[Data provided]
<file path="src/soc_defines.svh">
`ifndef SOC_DEFINES_SVH
`define SOC_DEFINES_SVH

// Memory map
`define SOC_ITCM_BASE 32'h0000_0000
`define SOC_DTCM_BASE 32'h2000_0000

// Region codes from HADDR[31:28]
`define SOC_REGION_ITCM 4'h0
`define SOC_REGION_DTCM 4'h2

// TCM depth in 32-bit words
`define SOC_ITCM_WORDS 4096
`define SOC_DTCM_WORDS 2048

// Word index widths
`define SOC_ITCM_AW 12
`define SOC_DTCM_AW 11

`endif

</file>
<file path="src/soc_pkg.sv">
package soc_pkg;

    typedef enum logic [1:0] {
        HTRANS_IDLE   = 2'b00,
        HTRANS_BUSY   = 2'b01,
        HTRANS_NONSEQ = 2'b10,
        HTRANS_SEQ    = 2'b11
    } htrans_e;

    typedef enum logic [2:0] {
        HSIZE_BYTE = 3'b000,
        HSIZE_HALF = 3'b001,
        HSIZE_WORD = 3'b010
    } hsize_e;

    // One HADDR, decoded by region in the decoder and by word in the bridges
    typedef union packed {
        struct packed {
            logic [3:0]  region;
            logic [27:0] offset;
        } region_view;
        struct packed {
            logic [15:0] upper;
            logic [13:0] index;
            logic [1:0]  byte_off;
        } word_view;
    } ahb_addr_u;

endpackage

</file>
<file path="src/ahb_if.sv">
interface ahb_if
    import soc_pkg::*;
();

    logic        hsel;
    ahb_addr_u   haddr;
    htrans_e     htrans;
    logic        hwrite;
    hsize_e      hsize;
    logic [31:0] hwdata;
    logic        hready;
    logic        hreadyout;
    logic        hresp;
    logic [31:0] hrdata;

    modport manager (
        output hsel,
        output haddr,
        output htrans,
        output hwrite,
        output hsize,
        output hwdata,
        output hready,
        input  hreadyout,
        input  hresp,
        input  hrdata
    );

    modport subordinate (
        input  hsel,
        input  haddr,
        input  htrans,
        input  hwrite,
        input  hsize,
        input  hwdata,
        input  hready,
        output hreadyout,
        output hresp,
        output hrdata
    );

endinterface

</file>
<file path="src/ahb_to_sram.sv">
module ahb_to_sram
    import soc_pkg::*;
#(
    parameter int ADDR_WIDTH = 12
) (
    input  logic                  clk,
    input  logic                  rst_n,
    ahb_if.subordinate            bus,
    output logic                  ram_cs,
    output logic [ADDR_WIDTH-1:0] ram_addr,
    output logic [3:0]            ram_be,
    output logic [31:0]           ram_wdata,
    input  logic [31:0]           ram_rdata
);

    logic                  active;
    logic                  rd_req;
    logic                  wr_req;
    logic [ADDR_WIDTH-1:0] index;
    logic [3:0]            lane_be;
    logic                  rd_dphase;
    logic [ADDR_WIDTH-1:0] rd_addr_q;
    logic                  wr_dphase;
    logic [ADDR_WIDTH-1:0] wr_addr_q;
    logic [3:0]            wr_be_q;
    logic                  wr_done;
    logic                  wr_direct;
    logic                  buf_valid;
    logic                  buf_commit;
    logic [ADDR_WIDTH-1:0] buf_addr;
    logic [3:0]            buf_be;
    logic [31:0]           buf_data;
    logic                  fwd_hit;

    assign active = bus.hsel && bus.hready &&
                    (bus.htrans == HTRANS_NONSEQ || bus.htrans == HTRANS_SEQ);
    assign rd_req = active && !bus.hwrite;
    assign wr_req = active && bus.hwrite;
    assign index  = bus.haddr.word_view.index[ADDR_WIDTH-1:0];

    always_comb begin
        case (bus.hsize)
            HSIZE_BYTE: lane_be = 4'b0001 << bus.haddr.word_view.byte_off;
            HSIZE_HALF: lane_be = bus.haddr.word_view.byte_off[1] ? 4'b1100 : 4'b0011;
            default:    lane_be = 4'b1111;
        endcase
    end

    // A write whose data phase shares the cycle with a read goes to the buffer,
    // otherwise it is written straight through
    assign wr_done    = wr_dphase && bus.hready;
    assign buf_commit = buf_valid && !rd_req;
    assign wr_direct  = wr_done && !rd_req && !buf_valid;

    always_ff @(posedge clk or negedge rst_n) begin
        if (!rst_n) begin
            rd_dphase <= 1'b0;
            wr_dphase <= 1'b0;
            buf_valid <= 1'b0;
        end else begin
            if (bus.hready) begin
                rd_dphase <= rd_req;
                wr_dphase <= wr_req;
            end
            if (wr_done && !wr_direct) begin
                buf_valid <= 1'b1;
            end else if (buf_commit) begin
                buf_valid <= 1'b0;
            end
        end
    end

    always_ff @(posedge clk) begin
        if (rd_req) begin
            rd_addr_q <= index;
        end
        if (wr_req) begin
            wr_addr_q <= index;
            wr_be_q   <= lane_be;
        end
        if (wr_done && !wr_direct) begin
            buf_addr <= wr_addr_q;
            buf_be   <= wr_be_q;
            buf_data <= bus.hwdata;
        end
    end

    // Reads own the port; pending writes use it otherwise
    always_comb begin
        ram_cs    = rd_req || buf_commit || wr_direct;
        ram_addr  = index;
        ram_be    = 4'b0000;
        ram_wdata = bus.hwdata;
        if (buf_commit) begin
            ram_addr  = buf_addr;
            ram_be    = buf_be;
            ram_wdata = buf_data;
        end else if (wr_direct) begin
            ram_addr  = wr_addr_q;
            ram_be    = wr_be_q;
        end
    end

    assign fwd_hit = rd_dphase && buf_valid && (buf_addr == rd_addr_q);

    // Buffered bytes override stale RAM data
    always_comb begin
        bus.hrdata = ram_rdata;
        if (fwd_hit) begin
            for (int i = 0; i < 4; i++) begin
                if (buf_be[i]) begin
                    bus.hrdata[8*i +: 8] = buf_data[8*i +: 8];
                end
            end
        end
    end

    assign bus.hreadyout = 1'b1;
    assign bus.hresp     = 1'b0;

endmodule

</file>
<file path="src/flat_wrapper.sv">
// flat-port wrapper written by rule: the top's interface ports become plain ports
module ahb_to_sram_flat import soc_pkg::*;
#(
    parameter int ADDR_WIDTH = 12
)
  (clk, rst_n, ram_cs, ram_addr, ram_be, ram_wdata, ram_rdata, bus_hsel, bus_haddr, bus_htrans, bus_hwrite, bus_hsize, bus_hwdata, bus_hready, bus_hreadyout, bus_hresp, bus_hrdata);
  ahb_if bus_i ();
  input  logic clk;
  input  logic rst_n;
  output logic ram_cs;
  output logic [ADDR_WIDTH-1:0] ram_addr;
  output logic [3:0] ram_be;
  output logic [31:0] ram_wdata;
  input  logic [31:0] ram_rdata;
  input wire logic [$bits(bus_i.hsel)-1:0] bus_hsel;
  input wire logic [$bits(bus_i.haddr)-1:0] bus_haddr;
  input wire logic [$bits(bus_i.htrans)-1:0] bus_htrans;
  input wire logic [$bits(bus_i.hwrite)-1:0] bus_hwrite;
  input wire logic [$bits(bus_i.hsize)-1:0] bus_hsize;
  input wire logic [$bits(bus_i.hwdata)-1:0] bus_hwdata;
  input wire logic [$bits(bus_i.hready)-1:0] bus_hready;
  output wire logic [$bits(bus_i.hreadyout)-1:0] bus_hreadyout;
  output wire logic [$bits(bus_i.hresp)-1:0] bus_hresp;
  output wire logic [$bits(bus_i.hrdata)-1:0] bus_hrdata;
  assign bus_i.hsel = bus_hsel;
  assign bus_i.haddr = bus_haddr;
  assign bus_i.htrans = bus_htrans;
  assign bus_i.hwrite = bus_hwrite;
  assign bus_i.hsize = bus_hsize;
  assign bus_i.hwdata = bus_hwdata;
  assign bus_i.hready = bus_hready;
  assign bus_hreadyout = bus_i.hreadyout;
  assign bus_hresp = bus_i.hresp;
  assign bus_hrdata = bus_i.hrdata;
  ahb_to_sram #(.ADDR_WIDTH(ADDR_WIDTH)) u_core (.clk(clk), .rst_n(rst_n), .bus(bus_i), .ram_cs(ram_cs), .ram_addr(ram_addr), .ram_be(ram_be), .ram_wdata(ram_wdata), .ram_rdata(ram_rdata));
endmodule
</file>
<file path="config.mk">
export PLATFORM = sky130hd
export DESIGN_NAME = ahb_to_sram_flat
export DESIGN_NICKNAME = d
export VERILOG_FILES = /design/src/soc_defines.svh /design/src/soc_pkg.sv /design/src/ahb_if.sv /design/src/ahb_to_sram.sv /design/src/flat_wrapper.sv
export SDC_FILE = /design/constraint.sdc
export NUM_CORES = 1
export LEC_CHECK = 0
export ABC_AREA = 1
export BUFFER_PORTS_ARGS = -buffer_cell sky130_fd_sc_hd__buf_2
export CAP_MARGIN = 25
export CORE_MARGIN = 2
export CORE_UTILIZATION = 35
export CTS_CLUSTER_DIAMETER = 200
export DETAILED_ROUTE_END_ITERATION = 6
export GPL_ROUTABILITY_DRIVEN = 0
export SETUP_SLACK_MARGIN = 0.3
export SLEW_MARGIN = 10
export SYNTH_ARGS = -nofsm -noshare
export SYNTH_HDL_FRONTEND = slang
export SYNTH_SLANG_ARGS = --single-unit
</file>
<file path="constraint.sdc">
create_clock -name clk -period 2.2 [get_ports clk]
set_input_delay 0.22 -clock clk [delete_from_list [all_inputs] [get_ports clk]]
set_output_delay 0.22 -clock clk [all_outputs]
set_load 0.02 [all_outputs]
</file>
==> results list <==
* Antenna diode count: 0
- Sequence of cells on the critical path: nor2_1, nor2_1, nor2_1, nand2_1, nor2_4, buf_6, nand3_4, buf_12, nand2_1, nand2_1, buf_2
* Unique cell type count in the Yosys netlist: 24
* Largest net degree at the start of global routing: 54
- Detailed-route via count: 3960
* Final number of max-transition violations: 0
- Yosys warns: 0
- Summing the areas of all compound-gate instances in the mapped netlist gives 10.5% of the synthesized area.
- # setup viols final: 0
- Final core utilization: 48.6%
- Fraction of synthesized area in multiplexers: 0%
- Initial core utilization: 35.9%
* Most used standard cells in the synthesized netlist: nand2_1 (184), edfxtp_1 (76), o21ai_0 (74), inv_1 (59), nand4_1 (32)
- In this run the tool buffered the top-level ports with 167 buffer cells.
* Area growth syn-to-layout: 35.2%
- The later pin in the worst-skew pair is clocked with a latency of 0.33 ns.
* Crit path max fanout: 16
- Tot GR Track Use: 17.5%
- In the final routed layout, each cell accounts on average for 14.2 um.
- Counting I/O delays and the setup requirement, the final critical path takes 2.14 ns.
- Final hold violation count: 0
- Critical path startpoint category: register
- On the worst path, the slowest cell contributes a delay of 0.41 ns.
- Bufs on Longest Clock Path: 2
- Achievable Freq: 0.468 GHz
* Synth Area in Simple Gates: 24.5%
- In the final design database the tool counted 787 nets.
- In the post-synthesis netlist, the cell with the most instances is nand2_1.
- Sequential area share after synthesis: 54.7%
- Primary flip-flop cell chosen by synthesis mapping: edfxtp_1
- Dominant combinational cell family by area after synthesis: simple AND/OR/NAND/NOR gates
- Number of max-cap violations: 0
- Unrepaired setup endpoints after global routing: true
* Share of the cycle needed by the critical path after routing: 97.0%
* Number of remaining DRC errors: 0
* Tightest Pin Transition: 0.552 ns
- Mean instance size in the synthesized netlist: 8.44 sq um
* Count of state elements after synthesis: 79
- Clock-pin slew was measured on the worst setup and hold paths at 0.06 ns.
- The H-tree was split into 3 levels.
- The slowest stage of the critical path belongs to the cell edfxtp_1.
- The via count of the first global-routing pass was 3649.
- Summed over all layers, the global routing overflow is 0.
- The initial antenna violation count came to 0.
- The tree built by TritonCTS fans out to 79 sinks.
- Setup TNS: 0 ns
- Starting DRT DRC Count: 233
* Post-synth EDFFs: 76
* VDD IR max: 351 uV
- Total wire length: 11900 um
- The tree is rooted in a clkbuf_16.
- The first global-routing pass estimated 18000 um of wire.
- Synth Instances: 511
* Pwr dens: 641 nW/um^2
* Result of the run: complete, no violations
- TritonCTS built the clock tree.
* Kind of critical path: register to primary output
- Across the routed clock network, the largest skew measured is 0.00439 ns.
* Final instance area: 5830 sq um
- The analysis attributes to cell leakage a power of 2.79 nW.
* Layout cell share with drive strength beyond 1: 32.5%
- Number of buffers created by CTS: 9
- Summing the areas of all fa, ha and maj instances in the mapped netlist gives 0% of the synthesized area.
* Share of synthesized registers carrying an async set or reset: 3.80%
* Vertical die dimension: 115 um
* Xor and xnor fraction of the mapped netlist area: 0.812%
- Worst EP arrival: 1.92 ns
- Drt via density: 4.75
- Synth Net Count: 617
- Number of placement rows: 40
- Mapped cell area: 4310 sq um
- The pre-antenna-repair detailed-routing pass consisted of 7 iterations.
- Hold Crit Class: input port to register
* Worst setup timing slack at the placement stage: 0.249 ns
- Die outline area: 13200 sq um
- Placed standard-cell area: 5270 sq um
- Cell taking the most area after synthesis: edfxtp_1
* Data required time of the worst path: 1.98 ns
- Detail Placement HPWL: 7910 um
- Share of the synthesized area in the top cell type: 52.9%
- In this run the horizontal extent of the chip is 115 um.
- Max transition margin: 63.2%
- In this run the standard cell core region covers 12000 sq um.
* Worst Slack Setup Final: 0.0650 ns
- STA classifies the critical path endpoint as a primary output.
- Post-route ant nets: 0
- 189 I/O pins were placed.
- Leading post-synthesis cells by cell area: edfxtp_1 (53%), nand2_1 (16%), o21ai_0 (8.6%), inv_1 (5.1%), nand4_1 (4.6%)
[/Data provided]
**What you need to do**: The lines in the entries above that carry the word "typedef" must be copied.

**Response below**:
    typedef enum logic [1:0] {
    typedef enum logic [2:0] {
    typedef union packed {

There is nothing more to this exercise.